Photo of Paul D. Swanson Paul D. Swanson

Paul Swanson’s track record speaks for itself: the World Trademark Review 1000 lists Paul as a top individual in the trademark practice, describing him as a “very smart IP litigator who brings decades of courtroom experience to the table.” He is the only…

Paul Swanson’s track record speaks for itself: the World Trademark Review 1000 lists Paul as a top individual in the trademark practice, describing him as a “very smart IP litigator who brings decades of courtroom experience to the table.” He is the only Washington attorney to be awarded Lexology’s 2017 Client Choice Award in the field of trademark law.

Paul’s food/intellectual property law practice provides astute counsel regarding the intellectual property foundations of your food-related business ventures. His guidance is especially vital for agribusiness clients with intellectual property rights in formerly unbranded fresh fruit and vegetable produce. As the industry has shown, the reputation and goodwill of agribusinesses and foodservice companies is bound up in the quality of their products and services and the brand recognition generated through the diligent efforts of company employees and their predecessors.

Having worked on cases that now authoritatively control legal outcomes in matters of agribusiness commerce, Paul has a deep understanding of the complex legal issues faced by his clients. He regularly speaks on and writes about intellectual property issues and is principal contributor to the firm’s “Earth and Table” Law Reporter blog, devoted to analyzing the interplay between intellectual property and food commerce.

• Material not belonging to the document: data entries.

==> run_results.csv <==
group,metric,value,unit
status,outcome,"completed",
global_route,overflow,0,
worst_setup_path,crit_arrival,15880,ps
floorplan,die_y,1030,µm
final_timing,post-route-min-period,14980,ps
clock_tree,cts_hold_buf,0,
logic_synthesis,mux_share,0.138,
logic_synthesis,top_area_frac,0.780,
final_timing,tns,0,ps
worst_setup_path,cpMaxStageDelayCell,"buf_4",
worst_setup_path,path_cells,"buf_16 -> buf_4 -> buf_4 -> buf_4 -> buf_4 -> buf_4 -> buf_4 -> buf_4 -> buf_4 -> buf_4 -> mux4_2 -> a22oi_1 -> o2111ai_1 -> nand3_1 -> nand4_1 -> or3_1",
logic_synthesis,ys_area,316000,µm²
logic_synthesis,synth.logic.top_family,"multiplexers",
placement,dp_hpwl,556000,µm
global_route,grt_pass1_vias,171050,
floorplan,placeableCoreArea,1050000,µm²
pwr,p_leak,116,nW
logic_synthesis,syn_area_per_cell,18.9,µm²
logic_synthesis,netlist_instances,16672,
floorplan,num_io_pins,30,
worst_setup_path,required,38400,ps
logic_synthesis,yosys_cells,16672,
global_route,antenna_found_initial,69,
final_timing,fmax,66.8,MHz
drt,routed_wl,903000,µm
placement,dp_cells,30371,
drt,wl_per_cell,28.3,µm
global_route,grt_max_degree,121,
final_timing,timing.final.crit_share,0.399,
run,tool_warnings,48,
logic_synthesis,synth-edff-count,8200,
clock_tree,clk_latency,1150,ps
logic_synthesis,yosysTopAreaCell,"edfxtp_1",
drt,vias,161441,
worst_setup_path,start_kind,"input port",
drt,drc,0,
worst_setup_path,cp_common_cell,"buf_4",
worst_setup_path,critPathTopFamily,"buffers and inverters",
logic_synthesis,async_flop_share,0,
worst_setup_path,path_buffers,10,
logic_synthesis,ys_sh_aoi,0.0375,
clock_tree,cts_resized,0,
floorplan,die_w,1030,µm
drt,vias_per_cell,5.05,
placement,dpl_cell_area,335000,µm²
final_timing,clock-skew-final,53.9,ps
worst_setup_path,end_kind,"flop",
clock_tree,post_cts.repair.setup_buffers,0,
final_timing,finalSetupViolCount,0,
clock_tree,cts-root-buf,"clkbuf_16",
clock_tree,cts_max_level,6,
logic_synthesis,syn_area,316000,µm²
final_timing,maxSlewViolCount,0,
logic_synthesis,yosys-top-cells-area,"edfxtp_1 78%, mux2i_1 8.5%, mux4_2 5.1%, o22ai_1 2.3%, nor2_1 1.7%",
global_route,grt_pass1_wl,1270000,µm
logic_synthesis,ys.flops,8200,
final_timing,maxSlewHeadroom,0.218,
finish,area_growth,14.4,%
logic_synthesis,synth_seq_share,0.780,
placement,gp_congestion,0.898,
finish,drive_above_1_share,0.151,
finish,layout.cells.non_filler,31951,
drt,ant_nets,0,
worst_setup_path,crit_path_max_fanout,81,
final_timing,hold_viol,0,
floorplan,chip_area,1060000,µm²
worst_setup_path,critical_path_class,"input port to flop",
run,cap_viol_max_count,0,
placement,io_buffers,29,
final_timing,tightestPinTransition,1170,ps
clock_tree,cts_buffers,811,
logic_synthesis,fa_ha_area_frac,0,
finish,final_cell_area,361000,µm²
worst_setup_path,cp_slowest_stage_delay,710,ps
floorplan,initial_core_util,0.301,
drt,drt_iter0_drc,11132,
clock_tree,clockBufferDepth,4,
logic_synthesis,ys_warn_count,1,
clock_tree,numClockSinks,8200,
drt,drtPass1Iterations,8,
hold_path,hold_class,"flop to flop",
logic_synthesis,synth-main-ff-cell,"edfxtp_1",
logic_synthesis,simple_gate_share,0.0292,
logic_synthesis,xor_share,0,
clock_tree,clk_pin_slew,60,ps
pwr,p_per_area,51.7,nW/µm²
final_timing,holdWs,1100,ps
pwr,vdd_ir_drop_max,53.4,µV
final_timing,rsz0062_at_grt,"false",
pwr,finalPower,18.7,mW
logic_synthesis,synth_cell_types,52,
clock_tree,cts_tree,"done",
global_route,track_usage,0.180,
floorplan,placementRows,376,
## flow/run.sh

```bash
#!/bin/bash
# OpenROAD 26Q1-2900-gdf79404cd8, Yosys 0.63+post, stock flow scripts
make -C /OpenROAD-flow-scripts/flow DESIGN_CONFIG=/design/flow/config.mk WORK_HOME=/design/flow/orfs finish
```

## flow/config.mk

```make
export PLATFORM = sky130hd
export DESIGN_NAME = ELA
export DESIGN_NICKNAME = ELA
export VERILOG_FILES = /design/flow/design.v
export SDC_FILE = /design/flow/constraint.sdc
export NUM_CORES = 4
export LEC_CHECK = 1
export CORE_UTILIZATION = 40
```

## flow/constraint.sdc

```tcl
current_design ELA

set clk_period 8.8
set clk_io_pct 0.2

create_clock -name clk0 -period $clk_period [get_ports {clk}]

set non_clock_inputs [all_inputs -no_clocks]
set_input_delay [expr $clk_period * $clk_io_pct] -clock clk0 $non_clock_inputs
set_output_delay [expr $clk_period * $clk_io_pct] -clock clk0 [all_outputs]
```
File: design/flow/config.mk
export PLATFORM = sky130hd
export DESIGN_NAME = RAM
export DESIGN_NICKNAME = RAM
export VERILOG_FILES = /design/flow/design.v
export SDC_FILE = /design/flow/constraint.sdc
export NUM_CORES = 4
export LEC_CHECK = 1
export CORE_UTILIZATION = 40
export SYNTH_HDL_FRONTEND = slang
File: design/flow/constraint.sdc
current_design RAM

set clk_period 9.7
set clk_io_pct 0.2

create_clock -name clk0 -period $clk_period [get_ports {clk}]

set non_clock_inputs [all_inputs -no_clocks]
set_input_delay [expr $clk_period * $clk_io_pct] -clock clk0 $non_clock_inputs
set_output_delay [expr $clk_period * $clk_io_pct] -clock clk0 [all_outputs]
File: design/flow/design.v
module RAM#(parameter DATA_WIDTH = 8, parameter ADDR_WIDTH = 6)
	(		input logic[(DATA_WIDTH - 1): 0] datain,
		input logic[(ADDR_WIDTH - 1): 0] addr,
		input logic wrt, input logic rdd, input logic clk,
		output logic[(DATA_WIDTH - 1): 0] dataout
);
logic[DATA_WIDTH - 1: 0] ram[0: 2 **ADDR_WIDTH - 1];
always_ff @(posedge clk)
begin
if (wrt) 
begin ram[addr] <= datain; end
if (rdd) 
begin
dataout <= ram[addr];
end
end
endmodule
File: design/flow/run.sh
#!/bin/bash
# OpenROAD 26Q1-2900-gdf79404cd8, Yosys 0.63+post, stock flow scripts
make -C /OpenROAD-flow-scripts/flow DESIGN_CONFIG=/design/flow/config.mk WORK_HOME=/design/flow/orfs finish
==> results.py <==
# Synthesis and PnR figures
metrics = {
    "status": {
        "run_status": "complete, no violations",
    },
    "power_and_ir_drop": {
        "power_density_nw_per_um2": 202,
        "post-layout-total-power_mw": 4.64,
        "leakagePower_nw": 7.25,
        "ir_worst_vdd_mv": 0.134,
    },
    "drt": {
        "vias": 11200,
        "routed_wl_um": 53000,
        "n_antenna_cell": 0,
        "wl_met3_um": 7330,
        "route.met2.wl_um": 24900,
        "route.layer.met1.wl_um": 19500,
        "pre_repair_dr_iteration_count": 6,
        "top_layer_used": "met4",
        "drt_first_iter_violations": 890,
        "vias_per_cell": 5.83,
        "ant_nets": 0,
        "wl_per_cell_um": 27.7,
        "drc_errors": 0,
    },
    "layout": {
        "finalInstanceArea_um2": 23000,
        "area_growth_pct": 12.0,
        "fin_util": 0.457,
        "final_layout_size_suffix_gt1_frac": 0.136,
        "final.fill_count": 4156,
    },
    "cts": {
        "post_cts_hold_buffer_count": 0,
        "cts-root-to-sink-buffers": 3,
        "worstSkewPairLatency_ns": 0.61,
        "clkTransAtPathRegs_ns": 0.06,
        "htreeDepth": 2,
        "cts_root_buf": "clkbuf_16",
        "tritoncts.num_buffers": 52,
        "number_of_cells_upsized_or_downsized_after_cts": 0,
        "cts_tree": "yes",
        "tritoncts_num_sinks": 520,
        "cts_setup_buffers": 0,
    },
    "timing": {
        "relSlewSlack": 0.340,
        "clock.fmax_mhz": 194,
        "final_period_minus_worst_setup_slack_ns": 5.16,
        "grt_setup_unrepaired": "no",
        "worst_clock_skew_ns": 0.0273,
        "final_hold_viol_count": 0,
        "timing_worst_slew_pin_value_ns": 0.987,
        "min_period_over_period": 0.531,
        "report.final.slew_viol_count": 0,
        "timing.final.setup_violations": 0,
        "fin_ws_ns": 4.54,
        "finalSetupTns_ns": 0,
    },
    "setup_path": {
        "critical-path-slowest-cell": "nor2_1",
        "critical_path.endpoint_type": "flop",
        "worst_setup_path_start_kind": "input pin",
        "critical_path.n_buffers_inverters": 3,
        "critPathMaxStageDelay_ns": 0.79,
        "cp.arrival_ns": 5.37,
        "critical_path_peak_fanout": 32,
        "path_cells": "buf_4, buf_4, buf_4, and2_1, nand3_1, nor2_1",
        "crit_path_start": "addr[0]",
        "critical_path_s_most_frequent_cell": "buf_4",
        "critical-path-top-delay-family": "simple AND/OR/NAND/NOR gates",
        "timing.setup.critical_path_class": "in -> reg",
        "worstReg2RegStart": "ram[4][7]",
        "worstPathRequired_ns": 9.92,
    },
    "placed_design": {
        "placement.cell_area_um2": 21400,
        "globalplace.congestion": 0.979,
        "pre_cts_slack_ns": 3.96,
        "numPortBuffers": 24,
        "dpl.hpwl_um": 32700,
    },
    "global_routing": {
        "global_route.usage.total": 0.228,
        "grt_overflow": 0,
        "via_count_of_the_first_global_routing_pass": 11900,
        "antenna_found_initial": 0,
        "global_route_wire_length_before_repair_um": 79100,
        "largest_net_degree_at_the_start_of_global_routing": 75,
    },
    "flow_run": {
        "log.warning_count": 25,
        "cap_violations": 0,
    },
    "synthesis": {
        "yosys_most_used_dff": "edfxtp_1",
        "netlist-cell-type-count": 55,
        "synth_flops": 520,
        "synth.avg_cell_area_um2": 17.5,
        "async_flop_share": 0,
        "netlist_instances": 1171,
        "yosys_cells": 1171,
        "synth-area-yosys_um2": 20500,
        "yosysSeqAreaShare": 0.761,
        "synthesis.yosys.warnings": 0,
        "edf_count": 520,
        "synthesis.area_um2": 20500,
    },
    "floorplan": {
        "pin_count": 25,
        "design.die.area_um2": 52200,
        "floorplan.core_area_um2": 50400,
        "die_h_um": 229,
        "std_cell_rows": 82,
        "floorplanUtilization": 0.408,
        "dieWidth_um": 229,
    },
    "min_path": {
        "timing.hold.worst.start": "ram[3][2]",
        "hp-class": "reg -> reg",
    },
}
-- final timing paths --
path | to | slack [ns] | cells past startpoint
setup reg to reg | dataout[7] | 7.22 | 5
hold reg to reg | dataout[2] | 0.77 | 3
hold / removal | dataout[2] | 0.77 | 3
setup / recovery | ram[23][5] | 4.54 | 6
## flow/config.mk

```make
export PLATFORM = sky130hd
export DESIGN_NAME = Counter
export DESIGN_NICKNAME = Counter
export VERILOG_FILES = /design/flow/design.v
export SDC_FILE = /design/flow/constraint.sdc
export NUM_CORES = 4
export LEC_CHECK = 1
export CORE_AREA = 10 10 70 70
export DIE_AREA = 0 0 80 80
export SYNTH_HDL_FRONTEND = slang
```

## flow/constraint.sdc

```tcl
current_design Counter

set clk_period 1.4
set clk_io_pct 0.2

create_clock -name clk0 -period $clk_period [get_ports {clk}]

set non_clock_inputs [all_inputs -no_clocks]
set_input_delay [expr $clk_period * $clk_io_pct] -clock clk0 $non_clock_inputs
set_output_delay [expr $clk_period * $clk_io_pct] -clock clk0 [all_outputs]
```

## flow/design.v

```verilog
module Counter#(parameter Data_Width=8)(
input logic clk,en,rst,ld,
input logic[Data_Width-1:0] datain,
output logic[Data_Width-1:0] dataout
);
logic [Data_Width-1:0] temp;
always_ff @(posedge clk)
begin
			if (rst)
				temp <= 0;
			else if (ld)
				temp <= datain;
			else if ( en)
				temp <= temp + 1;
end
assign dataout=temp;
endmodule
```

## flow/run.sh

```bash
#!/bin/bash
# OpenROAD 26Q1-2900-gdf79404cd8, Yosys 0.63+post, stock flow scripts
make -C /OpenROAD-flow-scripts/flow DESIGN_CONFIG=/design/flow/config.mk WORK_HOME=/design/flow/orfs finish
```

==> impl_metrics.env <==
# flow metrics
export IMPL_outcome="finished clean"
export IMPL_post_route_cells_drive_above_1_share_pct=23.08
export IMPL_maxSlewViolCount=0
export IMPL_openroad_warnings=25
export IMPL_crit_chain="clkdlybuf4s50_1"
export IMPL_cts_hold_fix_buffers=0
export IMPL_power_static_leakage_uw=0.0003391
export IMPL_finalNonFillerCells=124
export IMPL_timing_worst_slew_pin_value_ns=0.2527
export IMPL_coreArea_um2=3416
export IMPL_critical_path_max_fanout=2
export IMPL_yosys_area_top_type_share_pct=34.50
export IMPL_n_antenna_cell=0
export IMPL_placed_cells_incl_taps=118
export IMPL_synth_flops=8
export IMPL_regToRegEndpoint="dataout[7]"
export IMPL_largest_register_ffs=8
export IMPL_routed_wire_length_per_instance_um=11.02
export IMPL_multi_input_comb_area_um2=274.0
export IMPL_fin_util_pct=23.04
export IMPL_die_height_um=80
export IMPL_io_buffers=19
export IMPL_boundaryPins=20
export IMPL_clock_root_buffer="clkbuf_4"
export IMPL_synthCells=53
export IMPL_start_to_end_type_of_the_worst_setup_path="flip-flop to output pin"
export IMPL_syn_area_per_cell_um2=8.758
export IMPL_timing_final_crit_share_pct=95.99
export IMPL_placed_cell_area_um2=711.9
export IMPL_netlist_top_cell_by_area="dfxtp_1"
export IMPL_routed_vias=472
export IMPL_die_width_um=80
export IMPL_avgViaCountPerCell=3.806
export IMPL_final_fill_count=380
export IMPL_area_delta_synth_final_pct=69.54
export IMPL_max_clock_freq_ghz=0.7441
export IMPL_grt_overflow_total=0
export IMPL_timing_clock_skew_ns=0.002813
export IMPL_route_detailed_drc=0
export IMPL_worst_path_dominant_cell_family="buffers and inverters"
export IMPL_seq_area_frac_synth_pct=34.50
export IMPL_final_design_area_no_fill_um2=787.0
export IMPL_cts_buffers=3
export IMPL_path_buffers=1
export IMPL_number_of_standard_cells_reported_by_yosys=53
export IMPL_critical_path_max_stage_delay_ns=0.47
export IMPL_final_min_clock_period_ns=1.344
export IMPL_worst_ep_arrival_time_ns=1.06
export IMPL_worst_setup_path_endpoint="dataout[2]"
export IMPL_maximum_number_of_pins_on_one_net_before_global_route_repair=11
export IMPL_yosys_area_um2=464.2
export IMPL_hold_path_depth=2
export IMPL_register_to_register_setup_slack_ns=0.11
export IMPL_power_dens_cells_nw_per_um2=723.1
export IMPL_rr_worst_depth=4
export IMPL_ir_worst_vdd_v=0.0003237
export IMPL_worstHoldPathType="flip-flop to flip-flop"
export IMPL_yosys_cell_types_count=22
export IMPL_crit_reg2reg_launch="dataout[2]"
export IMPL_fin_total_pwr_uw=569.1
export IMPL_critPathCaptureType="output pin"
export IMPL_drt_antenna_violating_nets=0
export IMPL_cts_clk_slew_worst_paths_ns=0.05
export IMPL_detail_route_wirelength_um=1366
export IMPL_syn_cell_area_um2=464.2
export IMPL_routabilityCongestion=0.7682
export IMPL_drt_iter0_drcs=19
export IMPL_std_cell_rows=21
export IMPL_fp_utilization_pct=13.59
export IMPL_worstSetupStartpointType="flip-flop"
export IMPL_post_dp_hpwl_um=1099
export IMPL_clk_latency_ns=0.25
export IMPL_hold_viol=0
export IMPL_top_cells_by_area="dfxtp_1 35%, xor2_1 7.5%, o211ai_1 6.5%"
export IMPL_cts_htree_levels=1
export IMPL_relative_max_transition_margin_pct=83.12
export IMPL_cts_max_path_buffers=2
export IMPL_regArea_um2=185.2
export IMPL_clock_sinks=8
export IMPL_grt_pass1_vias=471
export IMPL_required_ns=1.12
export IMPL_tritoncts="done"
export IMPL_grt_pass1_wl_um=2297
export IMPL_critical_path_depth=1
export IMPL_grt_antenna_before_repair=0
export IMPL_setup_violations=0
export IMPL_worst_setup_path_startpoint="dataout[2]"
export IMPL_grtUsageTotal_pct=4.592
export IMPL_grt_setup_unrepaired="false"
export IMPL_die_area_um2=6400
export IMPL_drv_cap=0
export IMPL_synthesis_yosys_warnings=0
export IMPL_crit_path_top_delay_cell="clkdlybuf4s50_1"
export IMPL_drt_pre_antenna_iters=2
## layout by cell type, fill, tap and decap left out, types with 4 or more instances in the layout
| cell | n |
|---|---|
| buf_4 | 6 |
| clkdlybuf4s50_1 | 11 |
| dfxtp_4 | 6 |
| dlygate4sd2_1 | 4 |
| dlymetal6s2s_1 | 4 |
| nor2_1 | 5 |
| o211ai_1 | 4 |
| xor2_1 | 4 |
**design/flow/run.sh**
```bash
#!/bin/bash
# OpenROAD 26Q1-2900-gdf79404cd8, Yosys 0.63+post, stock flow scripts
make -C /OpenROAD-flow-scripts/flow DESIGN_CONFIG=/design/flow/config.mk WORK_HOME=/design/flow/orfs finish
```
**design/flow/config.mk**
```make
export PLATFORM = sky130hd
export DESIGN_NAME = adder
export DESIGN_NICKNAME = adder
export VERILOG_FILES = /design/flow/design.v
export SDC_FILE = /design/flow/constraint.sdc
export NUM_CORES = 4
export LEC_CHECK = 1
export CORE_UTILIZATION = 30
```
**design/flow/constraint.sdc**
```tcl
current_design adder

set clk_period 17.8
set clk_io_pct 0.2

create_clock -name clk0 -period $clk_period

set non_clock_inputs [all_inputs -no_clocks]
set_input_delay [expr $clk_period * $clk_io_pct] -clock clk0 $non_clock_inputs
set_output_delay [expr $clk_period * $clk_io_pct] -clock clk0 [all_outputs]
```
### flow/run.sh
#!/bin/bash
# OpenROAD 26Q1-2900-gdf79404cd8, Yosys 0.63+post, stock flow scripts
make -C /OpenROAD-flow-scripts/flow DESIGN_CONFIG=/design/flow/config.mk WORK_HOME=/design/flow/orfs finish
### flow/config.mk
export PLATFORM = sky130hd
export DESIGN_NAME = shifter
export DESIGN_NICKNAME = shifter
export VERILOG_FILES = /design/flow/design.v
export SDC_FILE = /design/flow/constraint.sdc
export NUM_CORES = 4
export LEC_CHECK = 1
export CORE_UTILIZATION = 30
### flow/constraint.sdc
current_design shifter

set clk_period 10.5
set clk_io_pct 0.2

create_clock -name clk0 -period $clk_period

set non_clock_inputs [all_inputs -no_clocks]
set_input_delay [expr $clk_period * $clk_io_pct] -clock clk0 $non_clock_inputs
set_output_delay [expr $clk_period * $clk_io_pct] -clock clk0 [all_outputs]
### flow/design.v
`timescale 1ps/1ps
module shifter(
	input  logic	[63:0]	value,
	input  logic	        direction,  
	input  logic	[ 5:0]	distance,
	output logic	[63:0]	result
	);
	always_comb begin
		if (direction == 0)
			result = value << distance;
		else
			result = value >> distance;
	end
endmodule
module shifter_testbench();
	logic	[63:0]	value;
	logic				direction;
	logic [5:0]		distance;
	logic [63:0]	result;
	shifter dut (.value, .direction, .distance, .result);
	integer i, dir;
	initial begin
		value = 64'hDEADBEEFDECAFBAD;
		for(dir=0; dir<2; dir++) begin
			direction <= dir[0];
			for(i=0; i<64; i++) begin
				distance <= i; #10;
			end
		end
	end
endmodule
==> flow_summary.ini <==
; implementation run metrics
[pwr]
ir_worst_vdd_mv = 0.0561
power.density_nw_per_um2 = 63.6
p_leak_nw = 3.40

[setup_path]
worst-setup-path-type = in2out
startpoint_type = input pin
cp.arrival_ns = 5.76
critPathRequiredTime_ns = 8.40
cp_max_fo = 94
cp-end-kind = output pin

[clock_network]
post-cts-setup-buffers = 0
holdBufCountCts = 0
cts_resized = 0

[layout]
drive_above_1_share_pct = 22.6
regArea_um2 = 0
final_common_cell = clkdlybuf4s50_1
final_cell_area_um2 = 10100
clkbuf_count = 0
seq_cell_count = 0
syn2layout_area_growth_pct = 18.2
lay_top_cells = clkdlybuf4s50_1 (131), mux4_2 (127), mux2i_1 (124)
n_fill_cell = 2852

[routing]
drc = 0
routedWlPerCell_um = 34.0
firstDrtPassIters = 5
ant_nets = 0
vias = 9954
wl_um = 48300
viasPerCell = 7.01
drtIter0Drc = 1292

[synthesis]
top_area_cell = mux4_2
ys_area_um2 = 8530
synth_warnings = 1
syn-cell-area_um2 = 8530
ys_types = 62
syn_inst = 977
seq_area_frac_synth_pct = 0
syn_area_per_cell_um2 = 8.73
top_cells_by_area = mux4_2 (34%), mux2i_1 (15%), mux2_2 (7.7%)
ys_cells = 977
top_area_share_pct = 33.5

[timing]
slew_headroom_pct = 30.0
slew_violations = 0
period_needed_ns = 7.86
hold_viol = 0
finalClockPeriodUsage_pct = 74.8
setup_viol = 0
timing.hold.ws_ns = 5.23
tightest_slew_ns = 1.02
max_freq_ghz = 0.127
setup_tns_ns = 0
grt_setup_unrepaired = no
finalWorstSetupSlack_ns = 2.64

[hold_path]
hp-class = in2out
min_from = distance[3]
hold_path_depth = 4
hold_end = result[44]

[placement]
port_buffers = 135
place.gp.congestion = 1.07
post-place-ws_ns = 2.66
hpwl_um = 36800
placed_area_um2 = 10100

[die]
fp_util_pct = 30.6
die-area_um2 = 29100
die_h_um = 171
core.rowCount = 61
core_um2 = 27900
pin_count = 135
die_x_um = 171

[grt]
track_usage_pct = 34.3
grt_pass1_wl_um = 69300
grt_pass1_vias = 9629
overflow = 0
antenna_found_initial = 2
grt_max_degree = 95

[status]
run_status = finished clean

[job]
drv_cap = 0
warnings = 32
## kinds of logic (layout without fill, tap and decap cells)
logic type | count (synthesis) | count (layout) | share of synthesized area [%]
other cells | 0 | 1 | 0
simple gates | 257 | 257 | 13.7
buf+inv | 112 | 175 | 6.63
compound gates | 299 | 299 | 24.0
mux | 309 | 309 | 55.7
## how the worst max path moves through the flow
stage | end | start | cells past startpoint | slack, ns
after CTS | result[11] | distance[0] | 8 | 2.65
after global routing | result[11] | distance[0] | 8 | 2.42
final | result[11] | distance[0] | 8 | 2.64
## worst max-delay path, cell delays in order
cell and delay [ns]:
clkbuf_8 0.55, buf_12 0.58, mux4_2 0.63, mux2i_1 0.69, o22ai_1 0.17, a221oi_1 0.33
o211ai_1 0.21, clkdlybuf4s50_1 0.47
## power by group
group | switching [mW] | internal (mW)
sequential | 0 | 0
clock | 0 | 0.00000000613
combinational | 0.369 | 0.273
## synth_stat cells, types with 3 or more instances
library cell and instances:
and3_1 3, a21oi_1 41, a31oi_1 6, nand2b_1 15
o221a_2 3, nand3_1 10, o211ai_1 28, nand4_1 4
a22oi_1 13, a211oi_1 15, o21ai_0 46, a211o_1 3
or2_2 3, a221oi_1 7, buf_6 9, mux4_2 127
mux2_2 58, o221ai_1 21, nand2_1 51, nor2_1 122
nor3_1 16, buf_1 16, buf_2 22, nand3b_1 4
o32ai_1 5, o2111ai_1 7, o2bb2ai_1 6, and2_1 5
o22a_1 6, inv_1 3, buf_4 9, nor2b_1 9
mux2i_1 124, clkbuf_1 50, or3_1 5, o22ai_1 67
a2bb2oi_1 4
## layout make-up
| type | count | area (um2) | area share (%) |
|---|---|---|---|
| antenna | 1 | 2.50 | 0.0248 |
| inverter | 5 | 20.0 | 0.199 |
| multi-input combinational | 865 | 7970 | 79.0 |
| tap | 378 | 473 | 4.69 |
| timing repair buffer | 170 | 1620 | 16.0 |
## through the flow
step / utilization [%] / std cells / power, mW
after floorplan: - / 977 / 0.344
after global placement: 36.2 / 1418 / 0.625
after detailed placement: 36.2 / 1418 / 0.621
after CTS: 36.2 / 1418 / 0.623
after global routing: 36.2 / 1418 / 0.669
final: 36.2 / 1419 / 0.642
## metal layers
metal | wire, um | GRT usage [%] | part of all wire, %
met1 | 19600 | 47.9 | 41
met2 | 20300 | 48.6 | 42
met3 | 6200 | 13.2 | 13
met4 | 2210 | 12.8 | 4.6
met5 | 0 | 0 | 0
Power and IR drop assume default switching activity.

Paul is a Former Chair of the Washington State Bar Association’s Intellectual Property Section. He also chaired a WSBA/IP trademark committee whose work significantly revised Washington trademark law, and is a member of the International Association of Culinary Professionals (IACP).

Paul served as a Board Member of the Neighborhood Farmers Market Alliance, a community-based, nonprofit organization that operates seven farmer/food-only markets in Seattle neighborhoods. His article regarding the history and legal status of organic and natural food labels entitled “We Are What We Eat” appears on the website of Gastronomica: The Journal of Food and Culture.